> **Problem description**: Look through the data that follows and work out how many lines contain the string "when". Nothing but that number should be given.
*** Opening of Dataset records ***
===== src/rtl/pac_front.sv =====
module pac_front (
  input  logic                clk_i,
  input  logic                rst_ni,
  input  logic                in_valid_i,
  input  logic signed [15:0]  vertex_x_i,
  input  logic signed [15:0]  vertex_y_i,
  input  logic                last_i,
  input  logic                q_full_i,
  output logic                push_o,
  output pac_pkg::pac_item_t  item_o
);
  import pac_pkg::*;

  logic signed [CoordW-1:0] first_x_q, first_y_q, prev_x_q, prev_y_q;
  logic signed [CoordW-1:0] first_x_d, first_y_d, prev_x_d, prev_y_d;
  logic [CntW-1:0]          cnt_q, cnt_d;
  logic                     drop;

  assign push_o = in_valid_i && !q_full_i;
  assign drop   = cnt_q >= CntW'(MaxVertices);

  always_comb begin
    prev_x_d  = drop ? prev_x_q : vertex_x_i;
    prev_y_d  = drop ? prev_y_q : vertex_y_i;
    first_x_d = (!drop && cnt_q == '0) ? vertex_x_i : first_x_q;
    first_y_d = (!drop && cnt_q == '0) ? vertex_y_i : first_y_q;
    cnt_d     = drop ? CntW'(MaxVertices + 1) : cnt_q + 1'b1;

    item_o.e_px     = prev_x_q;
    item_o.e_py     = prev_y_q;
    item_o.e_qx     = vertex_x_i;
    item_o.e_qy     = vertex_y_i;
    item_o.c_px     = prev_x_d;
    item_o.c_py     = prev_y_d;
    item_o.f_x      = first_x_d;
    item_o.f_y      = first_y_d;
    item_o.add_edge = !drop && cnt_q != '0;
    item_o.last     = last_i;
    item_o.ovf      = cnt_d > CntW'(MaxVertices);
  end

  always_ff @(posedge clk_i or negedge rst_ni) begin
    if (!rst_ni) begin
      first_x_q <= '0;
      first_y_q <= '0;
      prev_x_q  <= '0;
      prev_y_q  <= '0;
      cnt_q     <= '0;
    end else if (push_o) begin
      if (last_i) begin
        first_x_q <= '0;
        first_y_q <= '0;
        prev_x_q  <= '0;
        prev_y_q  <= '0;
        cnt_q     <= '0;
      end else begin
        first_x_q <= first_x_d;
        first_y_q <= first_y_d;
        prev_x_q  <= prev_x_d;
        prev_y_q  <= prev_y_d;
        cnt_q     <= cnt_d;
      end
    end
  end

endmodule
[src/hw/rtl/pcp_pkg.sv]
// ----------------------------------------------------------------------------
// pcp_pkg: shared definitions for the point-in-convex-polygon block
// Fixed field widths and the control bundle that travels from the sequencer
// to the edge evaluation unit.
// ----------------------------------------------------------------------------
`timescale 1ns / 1ps
`default_nettype none

package pcp_pkg;

    // Width of the vertex_count write data (cfg_wdata) and of the vertex_index field.
    localparam int CFG_W = 5;
    localparam int IDX_W = 4;

    // Request types carried in req_type.
    localparam logic REQ_LOAD = 1'b0;
    localparam logic REQ_TEST = 1'b1;

    // Per-sample control for the edge unit.
    typedef struct packed {
        logic chk;   // pair this sample with the previous kept one and test the edge
        logic keep;  // this sample becomes the previous vertex for later edges
    } pcp_ctl_t;

endpackage

`default_nettype wire

[src/hw/rtl/pcp_cell.sv]
// ----------------------------------------------------------------------------
// pcp_cell: one vertex cell of the rotating vertex ring
// Holds one vertex. It is written directly by a vertex load and, during a
// test, takes the vertex of its neighbor on every shift.
// ----------------------------------------------------------------------------
`timescale 1ns / 1ps
`default_nettype none

module pcp_cell #(
    parameter int COORD_BITS = 16
) (
    input  wire logic                         clk,
    input  wire logic                         load_en,
    input  wire logic                         shift_en,
    input  wire logic signed [COORD_BITS-1:0] load_x,
    input  wire logic signed [COORD_BITS-1:0] load_y,
    input  wire logic signed [COORD_BITS-1:0] nbr_x,
    input  wire logic signed [COORD_BITS-1:0] nbr_y,
    output logic signed [COORD_BITS-1:0]      vx,
    output logic signed [COORD_BITS-1:0]      vy
);

    logic signed [COORD_BITS-1:0] vx_reg;
    logic signed [COORD_BITS-1:0] vy_reg;
    logic signed [COORD_BITS-1:0] vx_next;
    logic signed [COORD_BITS-1:0] vy_next;

    always_comb
    begin
        vx_next = vx_reg;
        vy_next = vy_reg;
        if (load_en)
        begin
            vx_next = load_x;
            vy_next = load_y;
        end
        else if (shift_en)
        begin
            vx_next = nbr_x;
            vy_next = nbr_y;
        end
    end

    always_ff @(posedge clk)
    begin
        vx_reg <= vx_next;
        vy_reg <= vy_next;
    end

    assign vx = vx_reg;
    assign vy = vy_reg;

endmodule

`default_nettype wire

[src/hw/rtl/pcp_edge.sv]
// ----------------------------------------------------------------------------
// pcp_edge: edge cross product unit at the head of the vertex ring
// Forms the vertex-minus-point differences, multiplies them against the
// previous kept vertex and flags an edge whose cross product is positive.
// ----------------------------------------------------------------------------
`timescale 1ns / 1ps
`default_nettype none

module pcp_edge #(
    parameter int COORD_BITS = 16
) (
    input  wire logic                         clk,
    input  wire logic                         rst_n,
    input  wire logic signed [COORD_BITS-1:0] head_x,
    input  wire logic signed [COORD_BITS-1:0] head_y,
    input  wire logic signed [COORD_BITS-1:0] pt_x,
    input  wire logic signed [COORD_BITS-1:0] pt_y,
    input  wire pcp_pkg::pcp_ctl_t            ctl,
    output logic                              edge_pos
);

    import pcp_pkg::*;

    localparam int D_W = COORD_BITS + 1;
    localparam int P_W = 2 * D_W;

    logic signed [D_W-1:0] dx;
    logic signed [D_W-1:0] dy;

    logic signed [D_W-1:0] cur_dx_reg;
    logic signed [D_W-1:0] cur_dy_reg;
    logic signed [D_W-1:0] prev_dx_reg;
    logic signed [D_W-1:0] prev_dy_reg;
    logic                  s1_chk_reg;
    logic                  s1_keep_reg;

    logic signed [P_W-1:0] p_reg;
    logic signed [P_W-1:0] q_reg;
    logic signed [P_W-1:0] p_next;
    logic signed [P_W-1:0] q_next;
    logic                  s2_chk_reg;

    assign dx = $signed({head_x[COORD_BITS-1], head_x}) - $signed({pt_x[COORD_BITS-1], pt_x});
    assign dy = $signed({head_y[COORD_BITS-1], head_y}) - $signed({pt_y[COORD_BITS-1], pt_y});

    // Edge runs from the previous kept vertex to the current sample:
    // z = prev_dx * cur_dy - cur_dx * prev_dy, positive when p > q.
    assign p_next = prev_dx_reg * cur_dy_reg;
    assign q_next = cur_dx_reg * prev_dy_reg;

    always_ff @(posedge clk or negedge rst_n)
    begin
        if (!rst_n)
        begin
            s1_chk_reg  <= 1'b0;
            s1_keep_reg <= 1'b0;
            s2_chk_reg  <= 1'b0;
        end
        else
        begin
            s1_chk_reg  <= ctl.chk;
            s1_keep_reg <= ctl.keep;
            s2_chk_reg  <= s1_chk_reg;
        end
    end

    always_ff @(posedge clk)
    begin
        cur_dx_reg <= dx;
        cur_dy_reg <= dy;
        if (s1_keep_reg)
        begin
            prev_dx_reg <= cur_dx_reg;
            prev_dy_reg <= cur_dy_reg;
        end
        p_reg <= p_next;
        q_reg <= q_next;
    end

    assign edge_pos = s2_chk_reg && (p_reg > q_reg);

endmodule

`default_nettype wire

[src/hw/rtl/point_in_convex_polygon_top.sv]
// ----------------------------------------------------------------------------
// point_in_convex_polygon_top: convex polygon containment test
// Vertex ring of cells, edge cross product unit and test sequencer.
// ----------------------------------------------------------------------------
// A vertex load (req_type 0) gives no result. For a point test (req_type 1)
// the vertex ring rotates once through all MAX_VERTICES cells past the
// single cross product unit at its head, one vertex per cycle; the unit's
// two pipeline stages then drain, and the result enters the output register
// once it is free. A test reports inside_res = 1 when no edge cross product
// is positive, so points on an edge count as inside, and a vertex count of
// zero reports inside. The input takes a new transfer only while no test is
// running; a finished result waits in the output register while loads or
// the next test proceed. Loads with an index beyond MAX_VERTICES - 1 are
// dropped, and vertex_count writes above MAX_VERTICES saturate. Write
// vertex_count only while idle.
// ----------------------------------------------------------------------------
`timescale 1ns / 1ps
`default_nettype none

module point_in_convex_polygon_top #(
    parameter int MAX_VERTICES = 16,
    parameter int COORD_BITS   = 16
) (
    input  wire logic                         clk,
    input  wire logic                         rst_n,
    input  wire logic                         cfg_we,
    input  wire logic [pcp_pkg::CFG_W-1:0]    cfg_wdata,
    input  wire logic                         in_valid,
    output logic                              in_stall,
    input  wire logic                         req_type,
    input  wire logic [pcp_pkg::IDX_W-1:0]    vertex_index,
    input  wire logic signed [COORD_BITS-1:0] coord_x,
    input  wire logic signed [COORD_BITS-1:0] coord_y,
    output logic                              out_valid,
    input  wire logic                         out_stall,
    output logic                              inside_res
);

    import pcp_pkg::*;

    localparam int CNT_W = $clog2(MAX_VERTICES + 1);

    localparam logic [1:0] ST_IDLE   = 2'd0;
    localparam logic [1:0] ST_RUN    = 2'd1;
    localparam logic [1:0] ST_DRAIN  = 2'd2;
    localparam logic [1:0] ST_FINISH = 2'd3;

    logic [1:0]            state_reg;
    logic [1:0]            state_next;
    logic [CNT_W-1:0]      count_reg;
    logic [CNT_W-1:0]      count_next;
    logic [CNT_W-1:0]      step_reg;
    logic [CNT_W-1:0]      step_next;
    logic                  drain_reg;
    logic                  drain_next;
    logic                  inside_reg;
    logic                  inside_next;
    logic                  out_valid_reg;
    logic                  out_valid_next;
    logic                  out_res_reg;
    logic                  out_res_next;
    logic signed [COORD_BITS-1:0] px_reg;
    logic signed [COORD_BITS-1:0] py_reg;

    logic                  in_xfer;
    logic                  load_xfer;
    logic                  test_xfer;
    logic                  out_xfer;
    logic                  shift_en;
    logic                  last_step;
    logic                  edge_pos;
    logic [31:0]           cfg_ext;
    logic [31:0]           idx_ext;
    pcp_ctl_t              ctl;

    logic signed [COORD_BITS-1:0] cell_x [MAX_VERTICES];
    logic signed [COORD_BITS-1:0] cell_y [MAX_VERTICES];

    assign in_stall  = (state_reg != ST_IDLE);
    assign in_xfer   = in_valid && !in_stall;
    assign load_xfer = in_xfer && (req_type == REQ_LOAD);
    assign test_xfer = in_xfer && (req_type == REQ_TEST);
    assign out_xfer  = out_valid_reg && !out_stall;

    assign cfg_ext = 32'(cfg_wdata);
    assign idx_ext = 32'(vertex_index);

    assign last_step = (step_reg == CNT_W'(MAX_VERTICES));
    assign shift_en  = (state_reg == ST_RUN) && !last_step;

    // Sample k of a test is vertex k; after the full rotation vertex 0 is back
    // at the head and closes the polygon against the last vertex in use.
    always_comb
    begin
        ctl.chk  = 1'b0;
        ctl.keep = 1'b0;
        if (state_reg == ST_RUN)
        begin
            ctl.keep = (step_reg < count_reg);
            ctl.chk  = ((step_reg != '0) && (step_reg < count_reg))
                     || (last_step && (count_reg != '0));
        end
    end

    genvar k;
    generate
        for (k = 0; k < MAX_VERTICES; k++)
        begin : g_cell
            localparam int NB = (k + 1) % MAX_VERTICES;
            pcp_cell #(
                .COORD_BITS (COORD_BITS)
            ) u_cell (
                .clk      (clk),
                .load_en  (load_xfer && (idx_ext == 32'(k))),
                .shift_en (shift_en),
                .load_x   (coord_x),
                .load_y   (coord_y),
                .nbr_x    (cell_x[NB]),
                .nbr_y    (cell_y[NB]),
                .vx       (cell_x[k]),
                .vy       (cell_y[k])
            );
        end
    endgenerate

    pcp_edge #(
        .COORD_BITS (COORD_BITS)
    ) u_edge (
        .clk      (clk),
        .rst_n    (rst_n),
        .head_x   (cell_x[0]),
        .head_y   (cell_y[0]),
        .pt_x     (px_reg),
        .pt_y     (py_reg),
        .ctl      (ctl),
        .edge_pos (edge_pos)
    );

    always_comb
    begin
        state_next     = state_reg;
        step_next      = step_reg;
        drain_next     = drain_reg;
        inside_next    = inside_reg;
        out_valid_next = out_valid_reg;
        out_res_next   = out_res_reg;
        count_next     = count_reg;

        if (cfg_we)
        begin
            if (cfg_ext > 32'(MAX_VERTICES))
                count_next = CNT_W'(MAX_VERTICES);
            else
                count_next = CNT_W'(cfg_ext);
        end

        if (out_xfer)
            out_valid_next = 1'b0;

        if (edge_pos)
            inside_next = 1'b0;

        case (state_reg)
            ST_IDLE:
            begin
                if (test_xfer)
                begin
                    state_next  = ST_RUN;
                    step_next   = '0;
                    inside_next = 1'b1;
                end
            end
            ST_RUN:
            begin
                if (last_step)
                begin
                    state_next = ST_DRAIN;
                    drain_next = 1'b0;
                end
                else
                begin
                    step_next = step_reg + 1'b1;
                end
            end
            ST_DRAIN:
            begin
                if (drain_reg)
                    state_next = ST_FINISH;
                else
                    drain_next = 1'b1;
            end
            ST_FINISH:
            begin
                if (!out_valid_reg || !out_stall)
                begin
                    out_valid_next = 1'b1;
                    out_res_next   = inside_reg;
                    state_next     = ST_IDLE;
                end
            end
            default:
            begin
                state_next = ST_IDLE;
            end
        endcase
    end

    always_ff @(posedge clk or negedge rst_n)
    begin
        if (!rst_n)
        begin
            state_reg     <= ST_IDLE;
            count_reg     <= '0;
            step_reg      <= '0;
            drain_reg     <= 1'b0;
            inside_reg    <= 1'b1;
            out_valid_reg <= 1'b0;
        end
        else
        begin
            state_reg     <= state_next;
            count_reg     <= count_next;
            step_reg      <= step_next;
            drain_reg     <= drain_next;
            inside_reg    <= inside_next;
            out_valid_reg <= out_valid_next;
        end
    end

    always_ff @(posedge clk)
    begin
        out_res_reg <= out_res_next;
        if (test_xfer)
        begin
            px_reg <= coord_x;
            py_reg <= coord_y;
        end
    end

    assign out_valid  = out_valid_reg;
    assign inside_res = out_res_reg;

endmodule

`default_nettype wire

[config.mk]
export PLATFORM = sky130hd
export DESIGN_NAME = point_in_convex_polygon_top
export DESIGN_NICKNAME = d
export VERILOG_FILES = /design/src/hw/rtl/pcp_pkg.sv /design/src/hw/rtl/pcp_cell.sv /design/src/hw/rtl/pcp_edge.sv /design/src/hw/rtl/point_in_convex_polygon_top.sv
export SDC_FILE = /design/constraint.sdc
export NUM_CORES = 2
export LEC_CHECK = 0
export BUFFER_PORTS_ARGS = -buffer_cell sky130_fd_sc_hd__buf_4
export CAP_MARGIN = 20
export CORE_MARGIN = 2
export CORE_UTILIZATION = 65
export CTS_CLUSTER_DIAMETER = 100
export CTS_CLUSTER_SIZE = 28
export DETAILED_ROUTE_END_ITERATION = 8
export PLACE_DENSITY = 0.93
export REMOVE_ABC_BUFFERS = 1
export SLEW_MARGIN = 20
export SYNTH_ARGS = -nofsm -noshare
export SYNTH_HDL_FRONTEND = slang
export SYNTH_SLANG_ARGS = --single-unit
[constraint.sdc]
create_clock -name clk -period 15.6 [get_ports clk]
set_input_delay 1.56 -clock clk [delete_from_list [all_inputs] [get_ports clk]]
set_output_delay 1.56 -clock clk [all_outputs]
set_load 0.005 [all_outputs]
After elaboration in Yosys (flattened, before gate mapping)
Cells that the tools add are included.
{"block": "op_classes", "addsub": 3, "n_lt_le_gt_ge": 3, "n_eq_ne": 24, "n_mul": 2, "n_mux": 82, "n_reduce_logical": 57, "n_bitwise": 1}
{"cell": "$mux W16", "count": 64}
{"cell": "$mul A17 B17 Y34", "count": 2}
{"cell": "$reduce_bool A2 Y1", "count": 19}
{"cell": "$gt A34 B34 Y1", "count": 1}
{"cell": "$sub A16 B16 Y17", "count": 2}
{"cell": "$eq A4 B4 Y1 const B", "count": 8}
{"cell": "$logic_not A32 Y1", "count": 1}
{"cell": "$logic_and A1 B1 Y1", "count": 24}
{"cell": "$eq A4 B3 Y1 const B", "count": 4}
{"cell": "$mux W5", "count": 3}
{"cell": "$mux W2", "count": 5}
{"cell": "$ne A2 B2 Y1 const B", "count": 5}
{"cell": "$pmux W5 S2", "count": 1}
{"cell": "$reduce_bool A5 Y1", "count": 2}
{"cell": "$eq A4 B2 Y1 const B", "count": 2}
{"cell": "$pmux W2 S4", "count": 1}
{"cell": "$mux W1", "count": 7}
{"cell": "$add A5 B1 Y5 const B", "count": 1}
{"cell": "$eq A5 B5 Y1 const B", "count": 1}
{"cell": "$gt A5 B5 Y1 const B", "count": 1}
{"cell": "$lt A5 B5 Y1", "count": 1}
{"cell": "$eq A2 B2 Y1 const B", "count": 2}
{"cell": "$eq A4 B1 Y1 const B", "count": 1}
{"cell": "$logic_not A1 Y1", "count": 4}
{"cell": "other kinds (8)", "count": 10}
{"block": "word_totals", "reg_bits": 699, "input_bits": 47, "out_inout_bits": 3}

Logic depth before layout (Yosys ltp)
{"block": "logic_depth", "ltp_word": 6, "depth_mapped": 24, "ltp_nobuf": 23}

Hierarchy
A second synthesis with hierarchy kept.
{"block": "unflattened", "hier_cells": 4031, "hier_area_um2": 52980.8}
{"module": "pcp_edge", "cells_each": 2771, "instances": 1, "area_each_um2": 26823.2, "seq_area_each_um2": 3138.0}
{"module": "pcp_cell", "cells_each": 69, "instances": 16, "area_each_um2": 1507.7, "seq_area_each_um2": 960.9}
{"module": "point_in_convex_polygon_top", "cells_each": 156, "instances": 1, "area_each_um2": 2034.5, "seq_area_each_um2": 1367.6}

Worst setup path before layout
No wires, ideal clock.
{"block": "synth_path", "path_type": "register to register", "startpoint": "register u_edge.prev_dy_reg[2]", "endpoint": "register u_edge.q_reg[32]", "synth_period_minus_slack_ns": 6.019, "arrival_ns": 5.874, "setup_ns": 0.145, "setup_slack_ns": 9.581, "t_required_ns": 15.455, "stages_incl_launch_ff": 20, "cell_sequence": "edfxtp_1 clkbuf_1 nand2_1 inv_1 fa_1 fa_1 inv_1 fa_1 fa_1 fa_1 fa_1 inv_1 ha_1 a21oi_1 a21oi_1 o21a_1 nor2_1 nand2_1 o31ai_1 o311ai_0"}
{"block": "synth_via", "elab_chain_cells": 1}
{"item": "start, declared", "line": "pcp_edge.sv:33", "text": "logic signed [D_W-1:0] prev_dy_reg;"}
{"item": "start signal, assigned", "line": "pcp_edge.sv:74", "text": "prev_dy_reg <= cur_dy_reg;"}
{"item": "$mul A17 B17 Y34", "line": "pcp_edge.sv:49", "text": "assign q_next = cur_dx_reg * prev_dy_reg;"}
{"item": "named net u_edge.q_next[32]", "line": "pcp_edge.sv:40", "text": "logic signed [P_W-1:0] q_next;"}
{"item": "end signal, assigned", "line": "pcp_edge.sv:77", "text": "q_reg <= q_next;"}
{"item": "end, declared", "line": "pcp_edge.sv:38", "text": "logic signed [P_W-1:0] q_reg;"}
The timed path passes the listed nets, and every way through them passes these cells.
A chain may end at the register's enable or synchronous reset.

Final worst setup path
Same ends and word-level chain as after synthesis.

==> results.py <==
metrics = {
    "clocking": {
        "cts_buffer_depth": 3,
        "cts_resized": 0,
        "htreeDepth": 1,
        "clkTransAtPathRegs_ns": 0.11,
        "cts_num_sinks": 699,
        "clock_latency_ns": 0.66,
        "tritoncts": "yes",
        "post-cts-setup-buffers": 0,
        "root_buffer": "clkbuf_16",
        "cts_made_buffers": 30,
        "hold_buffers": 0,
    },
    "yosys": {
        "ys_seq_area_share_pct": 39.0,
        "synth_area_per_cell_um2": 12.2,
        "synth-adder-area-share_pct": 29.4,
        "synth-seq-cells": 699,
        "synth_warnings": 0,
        "synth-xor-area-share_pct": 1.55,
        "synthMuxAreaShare_pct": 11.4,
        "async_flop_share_pct": 2.58,
        "synth_top_family_by_area": "adder cells",
        "synth_simple_gate_area_share_pct": 8.37,
        "synth_cells": 4164,
        "synth-edff-count": 579,
        "synth-main-ff-cell": "edfxtp_1",
        "synth_compound_area_share_pct": 3.42,
        "ys_types": 82,
        "synth_area_um2": 50900,
    },
    "die": {
        "io_pins": 50,
        "dieArea_um2": 80600,
        "rows": 102,
        "start_util_pct": 65.7,
        "die_w_um": 284,
        "coreArea_um2": 77500,
        "die_h_um": 284,
    },
    "sta": {
        "fin_crit_sh_pct": 44.2,
        "finClkSkew_ns": 0.0429,
        "worst_slack_ns": 8.70,
        "maxSlewHeadroom_pct": 29.4,
        "layout_min_cycle_time_ns": 6.90,
        "setup-violations-final": 0,
        "hold_violations": 0,
        "worstMarginPinSlew_ns": 1.06,
        "max_clock_freq_mhz": 145,
        "tns_ns": 0,
        "report.final.slew_viol_count": 0,
        "rsz0062_at_grt": "no",
    },
    "placed_design": {
        "dp_hpwl_mm": 78.4,
        "io_buffer_count": 49,
        "pre_cts_ws_ns": 8.76,
        "gp_congestion": 0.921,
        "post-place-cells": 5119,
    },
    "final_layout": {
        "syn_to_final_growth_pct": 4.44,
        "final_nets": 5000,
        "fin_cells": 5178,
        "drive_gt1_share_pct": 16.0,
    },
    "min_path": {
        "hold_depth": 0,
        "holdPathEnd": "u_edge.s2_chk_reg",
        "hp-start": "u_edge.s1_chk_reg",
        "min_path_type": "reg -> reg",
    },
    "setup_path": {
        "crit_arrival_ns": 7.44,
        "reg2reg_slack_ns": 8.70,
        "crit_top_cell": "fa_1",
        "cpLargestDelayFamily": "adder cells",
        "worstSetupEndpointType": "register",
        "critPathMaxFanout": 17,
        "slowest_delay_ns": 0.93,
        "crit_slowest_cell": "fa_1",
        "path_cells": "nand2_1 > inv_1 > fa_1 > fa_1 > inv_1 > fa_1 > fa_1 > fa_1 > fa_1 > inv_1 > ha_1 > a21oi_1 > a21oi_1 > o21a_1 > nor2_1 > nand2_1 > o31ai_1 > nand3_1 > o311ai_0",
        "critPathLaunchType": "register",
        "r2r-start": "u_edge.prev_dy_reg[2]",
        "critPathBufInv": 3,
        "critical_path_class": "reg -> reg",
        "reg2regPathDepth": 19,
        "r2r_end": "u_edge.q_reg[32]",
        "worstPathRequired_ns": 16.14,
    },
    "routing": {
        "ant_nets": 0,
        "drt-total-wl_mm": 107,
        "via_per_inst": 5.90,
        "drt_iter0_drc": 2474,
        "via_count": 30600,
        "wl_per_cell_um": 20.7,
        "post-route-drc-count": 0,
        "dr.pass1.iters": 6,
    },
    "job": {
        "max-cap-violations": 0,
    },
    "global_route": {
        "grt_overflow": 0,
        "grt_max_degree": 35,
        "grt_pass1_wl_mm": 174,
        "grt_usage_pct": 27.0,
        "grt_pass1_vias": 32900,
        "grt_antenna_before_repair": 1,
    },
    "status": {
        "status": "finished clean",
    },
}
-- logic make-up (layout without fill, tap and decap cells) --
logic type | count (synthesis) | count (layout)
compound gates | 265 | 265
xor+xnor | 90 | 90
mux | 515 | 515
flops | 699 | 699
other cells | 0 | 2
simple gates | 847 | 847
fa+ha+maj | 841 | 841
buf+inv | 907 | 879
*** Close of Dataset records ***
> **Response for this exercise**: 2